サムスン電子が世界最大の注文型半導体(ASIC)設計企業であるブロードコムに高帯域幅メモリー(HBM)の供給を進めるなか、最近の次世代HBMの品質・性能テストで期待以上の成果を記録したと伝わる。これに加え、SKハイニックスに比べた低価格帯と大量供給能力を掲げ、コストパフォーマンスとカスタム型AI半導体設計を必要とするブロードコムと利害が一致しているとの分析が出ている。
3日、業界によるとサムスン電子が来年から本格供給する第6世代HBM(HBM4)がブロードコムの性能テストで当初の目標値を上回ったとされる。既存でブロードコムを通じてグーグルのテンソル処理装置(TPU)に搭載されているサムスン電子のHBMは第5世代製品のHBM3Eであり、主に8段製品が納品されているとされる。サムスン電子はSKハイニックスより低価格で多くの物量を保証し、品質テストも無難に通過しており、徐々に比重を高めている。
カギは来年のHBM市場の勢力図を左右するHBM4である。サムスン電子とSKハイニックスが同じ土俵で競争しているHBM4は既存製品と構造的に大きな変化があり、性能面でも大幅な改善が見込まれる。今年までSKハイニックスに押されていたサムスン電子はHBM4の性能向上に向けてDRAMとロジックダイを高度化するなど差別化を試みた。現時点で半導体業界では肯定的な評価が主流となっている。
ブロードコムに詳しい関係者は「競合他社は今年、エヌビディアからHBM4の再設計に関するフィードバックを受け、最近も性能改善に向けた協議が続いている一方で、サムスン電子の場合はこれといった雑音が出ていない」と述べたうえで、「前世代のサムスンのHBM製品に発熱やリーク電流などの問題提起があった点を踏まえると、来年からは状況が変わる可能性が高い」と説明した。
カウンターポイント・リサーチによると、サムスン電子は昨年10〜12月期時点ではHBM市場シェア40%で2位を維持していたが、今年4〜6月期には15%まで急落した。SKハイニックス(64%)はもちろん、マイクロン(21%)にも後れを取り3位に甘んじた。しかし今年下半期から状況が変わり始めた。複数の海外投資銀行がサムスン電子の比重が徐々に増しているとのレポートを出し始め、最近ではSKハイニックスより多くの物量を供給するとの観測も出ている。
ここに、グーグルのTPU物量が本格化する来年からはサムスン電子がより有利な地歩を固める見通しだ。キム・ドンウォンKB証券アナリストは「今年グーグルの第7世代TPUには第5世代であるHBM3Eが、来年の第8世代モデルには第6世代であるHBM4が搭載されるだろう」とし、「サムスン電子は来年、今年比で2倍以上の物量をグーグルに供給する」と見通した。業界では、今年のグーグル向けHBM供給比率はサムスン電子とSKハイニックスが拮抗して二分しているか、わずかに先行していると推定し、来年には逆転の可能性まで占っている。

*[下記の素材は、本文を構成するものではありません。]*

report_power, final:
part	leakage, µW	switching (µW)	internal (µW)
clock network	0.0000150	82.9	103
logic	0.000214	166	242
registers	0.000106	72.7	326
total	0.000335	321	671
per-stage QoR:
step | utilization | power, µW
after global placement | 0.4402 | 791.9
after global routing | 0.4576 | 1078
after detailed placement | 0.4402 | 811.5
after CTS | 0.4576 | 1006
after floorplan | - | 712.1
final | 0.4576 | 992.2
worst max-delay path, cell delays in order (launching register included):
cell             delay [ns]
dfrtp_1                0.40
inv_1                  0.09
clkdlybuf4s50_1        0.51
===== src/rtl/mbox_port_decode.sv =====
module mbox_port_decode #(
  parameter int ADDR_W = 10,
  parameter logic [ADDR_W-1:0] OUT_ADDR = '1,
  parameter logic [ADDR_W-1:0] IN_ADDR = '0
) (
  input  logic              sel,
  input  logic              wr,
  input  logic              oe,
  input  logic [ADDR_W-1:0] addr,
  output logic              ring_o,
  output logic              ack_o
);
  // ring: write to the mailbox aimed at the peer
  // ack: qualified read of the mailbox aimed at this port
  always_comb begin
    ring_o = sel && wr && (addr == OUT_ADDR);
    ack_o  = sel && !wr && oe && (addr == IN_ADDR);
  end
endmodule


===== src/rtl/mbox_irq_flag.sv =====
module mbox_irq_flag (
  input  logic clk,
  input  logic rst,
  input  logic set_i,
  input  logic clr_i,
  output logic irq_n_o
);
  always_ff @(posedge clk) begin
    if (rst)        irq_n_o <= 1'b1;
    else if (set_i) irq_n_o <= 1'b0;
    else if (clr_i) irq_n_o <= 1'b1;
  end

  assert_set_lowers_R9: assert property (@(posedge clk) disable iff (rst)
    set_i |=> !irq_n_o);
  assert_clear_raises_R7: assert property (@(posedge clk) disable iff (rst)
    (clr_i && !set_i) |=> irq_n_o);
  assert_hold_idle_R8: assert property (@(posedge clk) disable iff (rst)
    (!set_i && !clr_i) |=> $stable(irq_n_o));
  assert_reset_value_R1: assert property (@(posedge clk)
    rst |=> irq_n_o);
endmodule


===== src/rtl/mbox_irq_top.sv =====
module mbox_irq_top #(
  parameter int ADDR_W = 10
) (
  input  logic              clk,
  input  logic              rst,
  input  logic              left_sel,
  input  logic              left_wr,
  input  logic              left_oe,
  input  logic [ADDR_W-1:0] left_addr,
  input  logic              right_sel,
  input  logic              right_wr,
  input  logic              right_oe,
  input  logic [ADDR_W-1:0] right_addr,
  output logic              left_irq_n,
  output logic              right_irq_n
);
  import mbox_irq_pkg::*;

  localparam logic [ADDR_W-1:0] BOX_TO_L = ADDR_W'(doorbell_addr(ADDR_W, PORT_L));
  localparam logic [ADDR_W-1:0] BOX_TO_R = ADDR_W'(doorbell_addr(ADDR_W, PORT_R));

  logic [NUM_PORTS-1:0]             sel_v, wr_v, oe_v, ring_v, ack_v, irq_n_v;
  logic [NUM_PORTS-1:0][ADDR_W-1:0] addr_v;

  always_comb begin
    sel_v  = {right_sel, left_sel};
    wr_v   = {right_wr, left_wr};
    oe_v   = {right_oe, left_oe};
    addr_v = {right_addr, left_addr};
  end

  for (genvar p = 0; p < NUM_PORTS; p++) begin : g_port
    localparam logic [ADDR_W-1:0] OUT_A = (p == PORT_L) ? BOX_TO_R : BOX_TO_L;
    localparam logic [ADDR_W-1:0] IN_A  = (p == PORT_L) ? BOX_TO_L : BOX_TO_R;

    mbox_port_decode #(.ADDR_W(ADDR_W), .OUT_ADDR(OUT_A), .IN_ADDR(IN_A)) u_dec (
      .sel(sel_v[p]), .wr(wr_v[p]), .oe(oe_v[p]), .addr(addr_v[p]),
      .ring_o(ring_v[p]), .ack_o(ack_v[p])
    );

    mbox_irq_flag u_flag (
      .clk(clk), .rst(rst),
      .set_i(ring_v[NUM_PORTS-1-p]), .clr_i(ack_v[p]),
      .irq_n_o(irq_n_v[p])
    );
  end

  assign left_irq_n  = irq_n_v[PORT_L];
  assign right_irq_n = irq_n_v[PORT_R];

  // Port-level checks
  assert_left_rings_right_R2: assert property (@(posedge clk) disable iff (rst)
    (left_sel && left_wr && left_addr == BOX_TO_R) |=> !right_irq_n);
  assert_right_rings_left_R3: assert property (@(posedge clk) disable iff (rst)
    (right_sel && right_wr && right_addr == BOX_TO_L) |=> !left_irq_n);
  assert_own_box_no_effect_R10: assert property (@(posedge clk) disable iff (rst)
    (left_sel && left_addr == BOX_TO_R && !(right_sel && right_wr && right_addr == BOX_TO_L))
      |=> $stable(left_irq_n));
endmodule


===== config.mk =====
export PLATFORM = sky130hd
export DESIGN_NAME = mbox_irq_top
export DESIGN_NICKNAME = d
export VERILOG_FILES = /design/src/rtl/mbox_irq_pkg.sv /design/src/rtl/mbox_port_decode.sv /design/src/rtl/mbox_irq_flag.sv /design/src/rtl/mbox_irq_top.sv
export SDC_FILE = /design/constraint.sdc
export NUM_CORES = 1
export LEC_CHECK = 0
export BUFFER_PORTS_ARGS = -buffer_cell sky130_fd_sc_hd__buf_2
export CORE_AREA = 2 2 39 41
export CTS_CLUSTER_DIAMETER = 30
export DETAILED_ROUTE_END_ITERATION = 10
export DIE_AREA = 0 0 41 43
export PLACE_DENSITY_LB_ADDON = 0.08
export SKIP_CTS_REPAIR_TIMING = 1
export SYNTH_ARGS = -nofsm -noshare
export SYNTH_HDL_FRONTEND = slang
export SYNTH_HIERARCHICAL = 1
export SYNTH_SLANG_ARGS = --single-unit

===== constraint.sdc =====
create_clock -name clk -period 1.34 [get_ports clk]
set_input_delay 0 -clock clk [delete_from_list [all_inputs] [get_ports clk]]
set_output_delay 0 -clock clk [all_outputs]
set_load 0.05 [all_outputs]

業界でも大量供給による規模の経済の構築という観点でサムスン電子がより有利だとの見方を示している。SKハイニックスは限定的なDRAM生産能力のため、エヌビディアをはじめ主要ビッグテックにHBMの主力サプライヤーの役割を担っており、当面の追加的な生産能力確保が難しい状況だが、サムスン電子はピョンテクキャンパスの新ラインをはじめ生産能力の確保が容易で、より多くの物量を供給できるとされる。